• _WORK ITEM_: Report the lines of the material that carry the string "while".

"""

## src/audio_mem_pkg.sv

```systemverilog
package audio_mem_pkg;

	//////////////////////////////////////////////////////////////////////
	// Sample memory types
	//////////////////////////////////////////////////////////////////////

	typedef logic [15:0] sample_t;
	typedef logic [6:0]  mem_addr_t;
	typedef logic [2:0]  slot_idx_t;

	// Slot geometry, five slots of 16 words packed from address 0
	localparam int unsigned NUM_SLOTS  = 5;
	localparam int unsigned SLOT_WORDS = 16;
	localparam mem_addr_t   MEM_TOP    = 7'd79;

	//////////////////////////////////////////////////////////////////////
	// Memory port
	//////////////////////////////////////////////////////////////////////

	// Request side, driven by the transfer engine
	// wr_en writes wdata at addr on the clock edge
	// rd_req is held until rd_present, then rd_ack pulses once
	typedef struct packed {
		logic      wr_en;
		logic      rd_req;
		logic      rd_ack;
		mem_addr_t addr;
		sample_t   wdata;
	} mem_req_t;

	// Response side
	// rd_data is valid while rd_present is high
	typedef struct packed {
		logic    rd_present;
		sample_t rd_data;
	} mem_rsp_t;

endpackage

```

## src/io_port_pkg.sv

```systemverilog
package io_port_pkg;

	//////////////////////////////////////////////////////////////////////
	// Port bus types
	//////////////////////////////////////////////////////////////////////

	typedef logic [7:0] port_id_t;
	typedef logic [7:0] port_data_t;

	// Input ports
	localparam port_id_t PORT_SWITCHES   = 8'h00;
	localparam port_id_t PORT_BTN_UP     = 8'h06;
	localparam port_id_t PORT_BTN_DOWN   = 8'h07;
	localparam port_id_t PORT_BTN_SELECT = 8'h08;
	localparam port_id_t PORT_BTN_BACK   = 8'h09;
	localparam port_id_t PORT_BTN_PAUSE  = 8'h0A;
	localparam port_id_t PORT_DONE       = 8'h0F;

	// Output ports
	localparam port_id_t PORT_VOLUME  = 8'h04;
	localparam port_id_t PORT_REC_ARM = 8'h05;
	localparam port_id_t PORT_MODE    = 8'h0B;
	localparam port_id_t PORT_SLOT    = 8'h0C;

	typedef logic [3:0] volume_t;

	// Volume step codes written to PORT_VOLUME
	localparam port_data_t VOL_UP_CODE   = 8'd1;
	localparam port_data_t VOL_DOWN_CODE = 8'd2;
	localparam volume_t    VOL_MIN       = 4'd1;
	localparam volume_t    VOL_MAX       = 4'd15;
	localparam volume_t    VOL_RESET     = 4'd1;

	// Encodings match the values the processor writes to PORT_MODE
	typedef enum logic [2:0] {
		MODE_MAIN    = 3'd0,
		MODE_PLAY    = 3'd1,
		MODE_RECORD  = 3'd2,
		MODE_DEL_ONE = 3'd3,
		MODE_DEL_ALL = 3'd4,
		MODE_VOLUME  = 3'd5
	} mode_e;

	typedef struct packed {
		port_id_t   port_id;
		port_data_t out_port;
		logic       write_strobe;
		logic       read_strobe;
	} port_bus_t;

	// Start is a single-cycle pulse
	typedef struct packed {
		mode_e                   mode;
		audio_mem_pkg::slot_idx_t slot;
		logic                    rec_armed;
		logic                    start;
	} xfer_ctrl_t;

endpackage

```

## src/codec_strobe_sync.sv

```systemverilog
`timescale 1ns/1ps

module codec_strobe_sync (
	input  logic clk1,
	input  logic pb_reset,
	input  logic s_req,
	input  logic s_end,
	output logic req_pulse,
	output logic end_pulse
);

	// Bit 0 carries s_req, bit 1 carries s_end
	logic [1:0] meta;
	logic [1:0] sync;
	logic [1:0] prev;
	logic [1:0] pulse;

	//////////////////////////////////////////////////////////////////////
	// Two-flop synchronizer and rising edge detect
	//////////////////////////////////////////////////////////////////////

	always_ff @(posedge clk1 or posedge pb_reset) begin
		if (pb_reset) begin
			meta  <= 2'b00;
			sync  <= 2'b00;
			prev  <= 2'b00;
			pulse <= 2'b00;
		end else begin
			// First stage may go metastable
			meta  <= {s_end, s_req};
			sync  <= meta;
			prev  <= sync;
			// One cycle per codec strobe, third edge after it rises
			pulse <= sync & ~prev;
		end
	end

	assign req_pulse = pulse[0];
	assign end_pulse = pulse[1];

endmodule

```

## src/io_port_regs.sv

```systemverilog
`timescale 1ns/1ps

module io_port_regs
	import io_port_pkg::*;
	import audio_mem_pkg::*;
(
	input  logic       clk1,
	input  logic       pb_reset,
	input  port_bus_t  bus,
	input  logic [3:0] switches,
	input  logic [4:0] buttons,
	input  logic       xfer_done,
	output port_data_t in_port,
	output xfer_ctrl_t ctrl,
	output volume_t    volume,
	output logic [7:0] led
);

	mode_e      mode_q;
	mode_e      mode_d;
	slot_idx_t  slot_q;
	slot_idx_t  slot_d;
	logic       rec_armed_q;
	logic       rec_armed_d;
	logic       start_q;
	logic       start_d;
	volume_t    volume_q;
	volume_t    volume_d;
	logic       slot_mode;
	logic [7:0] led_d;
	port_data_t read_d;

	// Slot writes only count in modes that work on one slot
	assign slot_mode = (mode_q == MODE_PLAY) || (mode_q == MODE_RECORD) ||
		(mode_q == MODE_DEL_ONE);

	//////////////////////////////////////////////////////////////////////
	// Port write decode
	//////////////////////////////////////////////////////////////////////

	always_comb begin
		mode_d      = mode_q;
		slot_d      = slot_q;
		rec_armed_d = rec_armed_q;
		volume_d    = volume_q;
		start_d     = 1'b0;
		if (bus.write_strobe) begin
			case (bus.port_id)
				PORT_MODE: begin
					// Codes above volume are not modes
					if (bus.out_port <= port_data_t'(MODE_VOLUME)) begin
						mode_d  = mode_e'(bus.out_port[2:0]);
						start_d = (bus.out_port == port_data_t'(MODE_DEL_ALL));
					end
				end
				PORT_SLOT: begin
					if (slot_mode && (bus.out_port < NUM_SLOTS)) begin
						slot_d  = slot_idx_t'(bus.out_port);
						start_d = 1'b1;
					end
				end
				PORT_REC_ARM: begin
					rec_armed_d = (bus.out_port == 8'd1);
				end
				PORT_VOLUME: begin
					// One step per write, saturating at both ends
					if (mode_q == MODE_VOLUME) begin
						if ((bus.out_port == VOL_UP_CODE) && (volume_q < VOL_MAX))
							volume_d = volume_q + 4'd1;
						else if ((bus.out_port == VOL_DOWN_CODE) && (volume_q > VOL_MIN))
							volume_d = volume_q - 4'd1;
					end
				end
				default: begin
				end
			endcase
		end
	end

	// LED decode from the next mode so it lines up with the mode register
	always_comb begin
		led_d = 8'h00;
		case (mode_d)
			MODE_MAIN:    led_d[0] = 1'b1;
			MODE_PLAY:    led_d[1] = 1'b1;
			MODE_RECORD:  led_d[2] = rec_armed_d;
			MODE_DEL_ALL: led_d[3] = 1'b1;
			MODE_DEL_ONE: led_d[4] = 1'b1;
			MODE_VOLUME:  led_d[5] = 1'b1;
			default:      led_d = 8'h00;
		endcase
	end

	//////////////////////////////////////////////////////////////////////
	// Read mux, single-bit ports land in the LSB
	//////////////////////////////////////////////////////////////////////

	always_comb begin
		case (bus.port_id)
			PORT_SWITCHES:   read_d = {4'h0, switches};
			PORT_BTN_UP:     read_d = {7'h00, buttons[0]};
			PORT_BTN_DOWN:   read_d = {7'h00, buttons[1]};
			PORT_BTN_SELECT: read_d = {7'h00, buttons[2]};
			PORT_BTN_BACK:   read_d = {7'h00, buttons[3]};
			PORT_BTN_PAUSE:  read_d = {7'h00, buttons[4]};
			PORT_DONE:       read_d = {7'h00, xfer_done};
			default:         read_d = 8'h00;
		endcase
	end

	always_ff @(posedge clk1 or posedge pb_reset) begin
		if (pb_reset) begin
			mode_q      <= MODE_MAIN;
			slot_q      <= '0;
			rec_armed_q <= 1'b0;
			start_q     <= 1'b0;
			volume_q    <= VOL_RESET;
			led         <= 8'h01;
			in_port     <= 8'h00;
		end else begin
			mode_q      <= mode_d;
			slot_q      <= slot_d;
			rec_armed_q <= rec_armed_d;
			start_q     <= start_d;
			volume_q    <= volume_d;
			led         <= led_d;
			in_port     <= read_d;
		end
	end

	assign ctrl = '{mode: mode_q, slot: slot_q, rec_armed: rec_armed_q, start: start_q};
	assign volume = volume_q;

	// The processor never reads and writes in the same cycle
	a_strobe_excl: assert property (@(posedge clk1) disable iff (pb_reset)
		!(bus.read_strobe && bus.write_strobe));

endmodule

```

## src/slot_transfer_engine.sv

```systemverilog
`timescale 1ns/1ps

module slot_transfer_engine
	import io_port_pkg::*;
	import audio_mem_pkg::*;
(
	input  logic       clk1,
	input  logic       pb_reset,
	input  xfer_ctrl_t ctrl,
	input  logic       req_pulse,
	input  logic       end_pulse,
	input  sample_t    audio_in,
	input  mem_rsp_t   mem_rsp,
	output mem_req_t   mem_req,
	output sample_t    audio_out,
	output logic       xfer_done
);

	typedef enum logic [2:0] {
		ST_IDLE,
		ST_FETCH,
		ST_HOLD_SAMPLE,
		ST_WRITE_WORD,
		ST_FINISHED
	} state_e;

	state_e    state;
	mode_e     run_mode;
	mem_addr_t addr;
	mem_addr_t end_addr;
	mem_addr_t slot_base;
	mem_addr_t slot_end;
	sample_t   sample_q;
	logic      rd_ack_q;
	logic      done_q;
	logic      mode_left;
	logic      write_ok;
	logic      last_word;

	// Slot geometry
	assign slot_base = mem_addr_t'(ctrl.slot * SLOT_WORDS);
	assign slot_end  = slot_base + mem_addr_t'(SLOT_WORDS - 1);

	// Leaving the running mode aborts the transfer
	assign mode_left = (state != ST_IDLE) && (ctrl.mode != run_mode);
	// Record only writes while armed, erase always writes
	assign write_ok  = end_pulse && ((run_mode != MODE_RECORD) || ctrl.rec_armed);
	assign last_word = (addr == end_addr);

	//////////////////////////////////////////////////////////////////////
	// Transfer FSM
	//////////////////////////////////////////////////////////////////////

	always_ff @(posedge clk1 or posedge pb_reset) begin
		if (pb_reset) begin
			state     <= ST_IDLE;
			run_mode  <= MODE_MAIN;
			addr      <= '0;
			end_addr  <= '0;
			rd_ack_q  <= 1'b0;
			done_q    <= 1'b0;
			audio_out <= '0;
		end else begin
			rd_ack_q <= 1'b0;
			if (ctrl.start) begin
				done_q   <= 1'b0;
				run_mode <= ctrl.mode;
				if (ctrl.mode == MODE_DEL_ALL) begin
					addr     <= '0;
					end_addr <= MEM_TOP;
				end else begin
					addr     <= slot_base;
					end_addr <= slot_end;
				end
				case (ctrl.mode)
					MODE_PLAY:                              state <= ST_FETCH;
					MODE_RECORD, MODE_DEL_ONE, MODE_DEL_ALL: state <= ST_HOLD_SAMPLE;
					default:                                state <= ST_IDLE;
				endcase
			end else if (mode_left) begin
				state <= ST_IDLE;
			end else begin
				case (state)
					ST_FETCH: begin
						// Word is latched this edge, ack follows
						if (mem_rsp.rd_present) begin
							rd_ack_q <= 1'b1;
							state    <= ST_HOLD_SAMPLE;
						end
					end
					ST_HOLD_SAMPLE: begin
						if (run_mode == MODE_PLAY) begin
							if (req_pulse) begin
								audio_out <= sample_q;
								if (last_word) begin
									done_q <= 1'b1;
									state  <= ST_FINISHED;
								end else begin
									addr  <= addr + 7'd1;
									state <= ST_FETCH;
								end
							end
						end else if (write_ok) begin
							state <= ST_WRITE_WORD;
						end
					end
					ST_WRITE_WORD: begin
						if (last_word) begin
							done_q <= 1'b1;
							state  <= ST_FINISHED;
						end else begin
							addr  <= addr + 7'd1;
							state <= ST_HOLD_SAMPLE;
						end
					end
					default: begin
					end
				endcase
			end
		end
	end

	// Fetched word in play, captured or zero word in the write modes
	always_ff @(posedge clk1) begin
		if ((state == ST_FETCH) && mem_rsp.rd_present)
			sample_q <= mem_rsp.rd_data;
		else if ((state == ST_HOLD_SAMPLE) && (run_mode != MODE_PLAY) && write_ok)
			sample_q <= (run_mode == MODE_RECORD) ? audio_in : '0;
	end

	always_comb begin
		mem_req.wr_en  = (state == ST_WRITE_WORD);
		mem_req.rd_req = (state == ST_FETCH);
		mem_req.rd_ack = rd_ack_q;
		mem_req.addr   = addr;
		mem_req.wdata  = sample_q;
	end

	assign xfer_done = done_q;

	a_no_rd_wr: assert property (@(posedge clk1) disable iff (pb_reset)
		!(mem_req.wr_en && mem_req.rd_req));

	a_wr_in_range: assert property (@(posedge clk1) disable iff (pb_reset)
		mem_req.wr_en |-> (mem_req.addr <= MEM_TOP));

endmodule

```

## src/voice_recorder_top.sv

```systemverilog
`timescale 1ns/1ps

module voice_recorder_top
	import io_port_pkg::*;
	import audio_mem_pkg::*;
(
	input  logic       clk1,
	input  logic       pb_reset,
	input  port_bus_t  bus,
	input  logic [3:0] switches,
	input  logic [4:0] buttons,
	input  logic       s_req,
	input  logic       s_end,
	input  sample_t    audio_in,
	input  mem_rsp_t   mem_rsp,
	output port_data_t in_port,
	output mem_req_t   mem_req,
	output sample_t    audio_out,
	output volume_t    volume,
	output logic [7:0] led
);

	xfer_ctrl_t ctrl;
	logic       xfer_done;
	logic       req_pulse;
	logic       end_pulse;

	//////////////////////////////////////////////////////////////////////
	// Processor port registers
	//////////////////////////////////////////////////////////////////////

	io_port_regs u_regs (
		.clk1      (clk1),
		.pb_reset  (pb_reset),
		.bus       (bus),
		.switches  (switches),
		.buttons   (buttons),
		.xfer_done (xfer_done),
		.in_port   (in_port),
		.ctrl      (ctrl),
		.volume    (volume),
		.led       (led)
	);

	// Codec strobes arrive from the audio clock domain
	codec_strobe_sync u_sync (
		.clk1      (clk1),
		.pb_reset  (pb_reset),
		.s_req     (s_req),
		.s_end     (s_end),
		.req_pulse (req_pulse),
		.end_pulse (end_pulse)
	);

	slot_transfer_engine u_engine (
		.clk1      (clk1),
		.pb_reset  (pb_reset),
		.ctrl      (ctrl),
		.req_pulse (req_pulse),
		.end_pulse (end_pulse),
		.audio_in  (audio_in),
		.mem_rsp   (mem_rsp),
		.mem_req   (mem_req),
		.audio_out (audio_out),
		.xfer_done (xfer_done)
	);

endmodule

```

"""

• _REPLY TO THE TASK_:
	// rd_data is valid while rd_present is high
	// Record only writes while armed, erase always writes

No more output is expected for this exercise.